> _What to do_: Please restate exactly what appears in the records below from the first line to the line where "Power and IR" is, that line included.

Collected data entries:
From an optimization exercise on the open Yosys and OpenROAD flow, aimed at small area; shortcuts taken in it are not production practice.
Function was checked by simulation only, so behaviour that the tests miss may differ from the original.
Power and IR drop assume default switching activity.

==> flow/design.v, too long to show whole: its modules and the start of the top module <==
// module tv80s: 9274 lines
module tv80s(m1_n, mreq_n, iorq_n, rd_n, wr_n, rfsh_n, halt_n, busak_n, A, dout, reset_n, clk, wait_n, int_n, nmi_n, busrq_n, di);
  // ...
==> flow/run.sh <==
#!/bin/bash
# synth_recipe.tcl (not shown) runs the flow's synth.tcl, then flattens the netlist and writes it again
# the make line also repeats each setting of config.mk as NAME=value (left out here)
make -C /OpenROAD-flow-scripts/flow DESIGN_CONFIG=/design/flow/config.mk WORK_HOME=/design/flow/orfs CLKGATE_MAP_FILE= SYNTH_SCRIPT=/design/flow/synth_recipe.tcl finish
==> flow/config.mk <==
export PLATFORM = sky130hd
export DESIGN_NAME = tv80s
export DESIGN_NICKNAME = tv80s
export VERILOG_FILES = /design/flow/design.v
export SDC_FILE = /design/flow/constraint.sdc
export NUM_CORES = 4
export LEC_CHECK = 0
export CAP_MARGIN = 20
export CORE_MARGIN = 2
export CORE_UTILIZATION = 55
export CTS_BUF_LIST = sky130_fd_sc_hd__clkbuf_4 sky130_fd_sc_hd__clkbuf_8
export SLEW_MARGIN = 20
==> flow/constraint.sdc <==
create_clock -name core_clock -period 12.0 [get_ports {clk}]
set_input_delay 2.4000 -clock core_clock [delete_from_list [all_inputs] [get_ports {clk}]]
set_output_delay 2.4000 -clock core_clock [all_outputs]
set_load 0.01 [all_outputs]
==> key figures, run 1 <==
Global routing
  • Largest net degree at the start of global routing: 76
  • Total grt overflow: 0
  • GRT busiest layer: met2

STA
  • Post-route setup slack: 1.77 ns
  • Final hold vios: 0
  • Clock skew: 0.0415 ns
  • RSZ-0062 raised after global routing: false

Cells and area
  • Area grow syn2layout: 7.70%
  • Core Util, Final: 60.1%
  • Antenna Cells: 5
  • Final cell count without fillers: 4438

Clocking
  • Clock sinks: 350
  • Clock Path Buffers: 3

Floorplanning
  • # Taps: 748
  • Die X-Extent: 241 um
  • # IOs: 46

Worst setup path
  • R2R Path End: r_i_tv80_core_i_reg_RegsH_5[7]$_DFFE_PP_
  • CP max stage delay: 0.91 ns
  • Stages on the worst setup path: 35
  • Crit path max-delay cell type: dfstp_2
  • Crit path capture: r_i_tv80_core_i_reg_RegsH_5[7]$_DFFE_PP_

Pwr
  • Clock power share: 11.4%
  • Total combinational power: 7460 uW
  • Power Dens Cells: 337 nW/um^2
  • Internal: 4910 uW
  • Comb power frac: 66.7%

Outcome
  • Status: complete, no violations

Logic synthesis
  • Area contributors post-synth: edfxtp_1 (17%), dfrtp_1 (10%), nand2_1 (6.3%)
  • Synthesized flop and latch total: 350
  • Main combinational cell family by area after synthesis: compound AO/OA/AOI/OAI gates
  • Cell with the most instances after synthesis: nand2_1
  • Multiplexer share of the synthesized area: 7.83%

Min path
  • Worst hold path depth: 2
  • Hold Path Origin: dout[2]$_DFFE_PN0P_

Place
  • Placed cell area: 31700 um^2
  • Dpl cells: 4322
  • DP HPWL: 111000 um
This is an optimization exercise on Yosys and OpenROAD, whose aim is small area, not a production implementation.
Function was checked by simulation only, so behaviour that the tests miss may differ from the original. No driver is modelled on the clock port, so clocking that relies on it looks cheaper here than on a real chip.

== run a ==
==> flow/design.v (excerpt) <==
module LedMatrix (
  output     [34:0]   io_col,
  output     [5:0]    io_row,
  input               bus_write,
  input      [6:0]    bus_address,
  input      [31:0]   bus_writeData,
  input               clk,
  input               reset
);
  reg  [12:0] pwmDiv;
  reg  [9:0]  rowDiv;
  reg  [7:0]  pwmCnt;
  reg  [2:0]  rowCnt;
  wire        pwmTick = (pwmDiv == 13'd5000);
  wire        rowTick = (rowDiv == 10'd833);
  always @(posedge clk or posedge reset) begin
    if (reset) begin
      pwmDiv  <= 13'd0;
      rowDiv  <= 10'd0;
      pwmCnt  <= 8'd0;
      rowCnt  <= 3'd0;
    end else begin
      pwmDiv  <= pwmTick ? 13'd1 : pwmDiv + 13'd1;
      rowDiv  <= rowTick ? 10'd1 : rowDiv + 10'd1;
      if (pwmTick) pwmCnt <= pwmCnt + 8'd1;
      if (rowTick) rowCnt <= (rowCnt == 3'd5) ? 3'd0 : rowCnt + 3'd1;
    end
  end
  reg         ph;
  always @(posedge clk or posedge reset) begin
    if (reset) ph <= 1'b1;
    else       ph <= ~ph;
  end
  wire        clr = (rowDiv == 10'd0);
  wire [23:0] wd = bus_writeData[23:0] ^ {24{ph}};
  reg  [7:0] r0;
  ...
Size in the first run: roughly 4400 cells after synthesis, roughly 1400 flip-flops.
==> flow/config.mk <==
export PLATFORM = sky130hd
export DESIGN_NAME = LedMatrix
export DESIGN_NICKNAME = LedMatrix
export VERILOG_FILES = /design/flow/design.v
export SDC_FILE = /design/flow/constraint.sdc
export NUM_CORES = 4
export LEC_CHECK = 0
export CAP_MARGIN = 5
export CORE_MARGIN = 2
export CORE_UTILIZATION = 75
export CTS_BUF_LIST = sky130_fd_sc_hd__clkbuf_16
export CTS_CLUSTER_DIAMETER = 80
export CTS_CLUSTER_SIZE = 30
export SLEW_MARGIN = 5
==> flow/constraint.sdc <==
create_clock -name core_clock -period 10.0 [get_ports {clk}]
set_input_delay 2.0000 -clock core_clock [delete_from_list [all_inputs] [get_ports {clk}]]
set_output_delay 2.0000 -clock core_clock [all_outputs]
set_load 0.01 [all_outputs]
standard.sh (not shown) runs the stock make flow with config.mk's settings and CLKGATE_MAP_FILE= SYNTH_SCRIPT=/design/flow/synth_recipe.tcl, a recipe that flattens the netlist after the stock synthesis.
==> flow/flow/run.sh <==
#!/bin/bash
# Own flow: the standard layout (standard.sh) with three changes:
#  - synthesis runs flow/synth.tcl, which maps the logic with ABC's &nf area mapper
#    (flow/area.abc); registers are mapped before ABC, exactly as in the standard synthesis;
#  - ports are buffered with sky130_fd_sc_hd__buf_1;
#  - clock tree synthesis runs without dummy loads.
set -euo pipefail
W=$(pwd)
F=$W/flow
export MY_ABC_SCRIPT=$F/area.abc
sed "s#SYNTH_SCRIPT=[^ ]*#SYNTH_SCRIPT=$F/synth.tcl#" standard.sh > "$W/own_standard.sh"
grep -q "SYNTH_SCRIPT=$F/synth.tcl" "$W/own_standard.sh"
CTS="-sink_clustering_enable -repair_clock_nets -sink_clustering_size 30 -sink_clustering_max_diameter 80 -buf_list sky130_fd_sc_hd__clkbuf_16 -dont_use_dummy_load"
bash "$W/own_standard.sh" "CTS_ARGS=$CTS" "BUFFER_PORTS_ARGS=-buffer_cell sky130_fd_sc_hd__buf_1" finish > "$W/flow_make.log" 2>&1
==> flow/flow/area.abc <==
strash
&get -n
&st
&dch -f
&nf -p -a -R 1000
&put
==> flow/flow/synth.tcl <==
# The standard synthesis (synth_recipe.tcl), except that the final technology mapping
# runs ABC with the script named by MY_ABC_SCRIPT instead of ORFS's. Registers are mapped
# before ABC runs, so their names and cells are the standard synthesis's.
proc synth {args} { yosys synth -nofsm -noshare {*}$args }
proc abc {args} {
  set i [lsearch -exact $args -script]
  if {$i >= 0} { set args [lreplace $args $i [expr {$i + 1}] -script $::env(MY_ABC_SCRIPT)] }
  yosys abc {*}$args
}
source $::env(SCRIPTS_DIR)/synth.tcl
# left out here: clear keep_hierarchy, flatten, clean up, hide names made inside functions, write 1_2_yosys.v
What run b does differently from run a at the input level:
--- a/flow/design.v
+++ b/flow/design.v
@@ -3,35 +3,37 @@
   output     [34:0]   io_col,
   output     [5:0]    io_row,
   input               bus_write,
   input      [6:0]    bus_address,
   input      [31:0]   bus_writeData,
   input               clk,
   input               reset
 );
   reg  [12:0] pwmDiv;
   reg  [9:0]  rowDiv;
   reg  [7:0]  pwmCnt;
   reg  [2:0]  rowCnt;
-  wire        pwmTick = (pwmDiv == 13'd5000);
-  wire        rowTick = (rowDiv == 10'd833);
+  wire        pwmTick = (pwmDiv == 13'd3458);
+  wire        rowTick = (rowDiv == 10'd473);
+  wire        pwmFb = ~(pwmDiv[12] ^ pwmDiv[3] ^ pwmDiv[2] ^ pwmDiv[0]);
+  wire        rowFb = ~(rowDiv[9] ^ rowDiv[6]);
   always @(posedge clk or posedge reset) begin
     if (reset) begin
       pwmDiv  <= 13'd0;
       rowDiv  <= 10'd0;
       pwmCnt  <= 8'd0;
       rowCnt  <= 3'd0;
     end else begin
-      pwmDiv  <= pwmTick ? 13'd1 : pwmDiv + 13'd1;
-      rowDiv  <= rowTick ? 10'd1 : rowDiv + 10'd1;
+      pwmDiv  <= pwmTick ? 13'd1 : {pwmDiv[11:0], pwmFb};
+      rowDiv  <= rowTick ? 10'd1 : {rowDiv[8:0], rowFb};
       if (pwmTick) pwmCnt <= pwmCnt + 8'd1;
       if (rowTick) rowCnt <= (rowCnt == 3'd5) ? 3'd0 : rowCnt + 3'd1;
     end
   end
   reg         ph;
   always @(posedge clk or posedge reset) begin
     if (reset) ph <= 1'b1;
     else       ph <= ~ph;
   end
   wire        clr = (rowDiv == 10'd0);
   wire [23:0] wd = bus_writeData[23:0] ^ {24{ph}};
   reg  [7:0] r0;
--- outcome ---
There was hardly any difference in number of levels the H-tree was split into between run a and run b.
From run a to run b the numbers moved as follows: number of nets produced by synthesis decreased 49; wire length +1900 um; non-clock buffering overhead in the final layout barely changed; maximum single-stage delay on the critical path went up.
There was hardly any difference in detailed-route vias per instance between run b and run a.
Total met3 wirelength after detailed routing, run b vs run a: down by a few percent
Count of clock buffers in the final design came out exactly the same in run b and run a.
Looking at sequential-to-total area share from yosys stat, run b sits 0.31 points higher than run a does.
Run b: area of combinational cells with multiple inputs is about 1.3% lower than what run a reported.
Compared run b vs run a, and post-layout instance area is down in run b.

-- afterwards: timing with drivers on the ports --
How much do the figures lean on ideal ports? The routed layouts below were timed once more, with nothing changed but the port constraints. Step 1 (the two cells are an assumption about what drives the block):
set clk [get_ports {clk}]
set_driving_cell -lib_cell sky130_fd_sc_hd__clkbuf_16 $clk
set_driving_cell -lib_cell sky130_fd_sc_hd__buf_2 [delete_from_list [all_inputs] $clk]
Step 2 adds t to the input delays and takes it off the output delays; t is the mean of the earliest and latest rising clock arrival at the registers after step 1. Input paths then give back, and output paths get back, about the clock's delay inside the block. Slacks: no drivers / after step 1 / after step 2; pairs: no drivers / after step 1.
| run | t (ns) | setup WS [ns] | worst hold slack (ns) | worst slew at a driven data input, ns |
|---|---|---|---|---|
| run a | 0.728 | 2.031 / 1.961 / 2.689 | 0.439 / 0.439 / 0.439 | 0.12 |
| run b | 0.716 | 2.107 / 2.039 / 2.755 | 0.405 / 0.405 / 0.405 | 0.08 |
After both steps every run listed still meets setup and hold.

> _Task response_:
From an optimization exercise on the open Yosys and OpenROAD flow, aimed at small area; shortcuts taken in it are not production practice.
Function was checked by simulation only, so behaviour that the tests miss may differ from the original.
Power and IR drop assume default switching activity.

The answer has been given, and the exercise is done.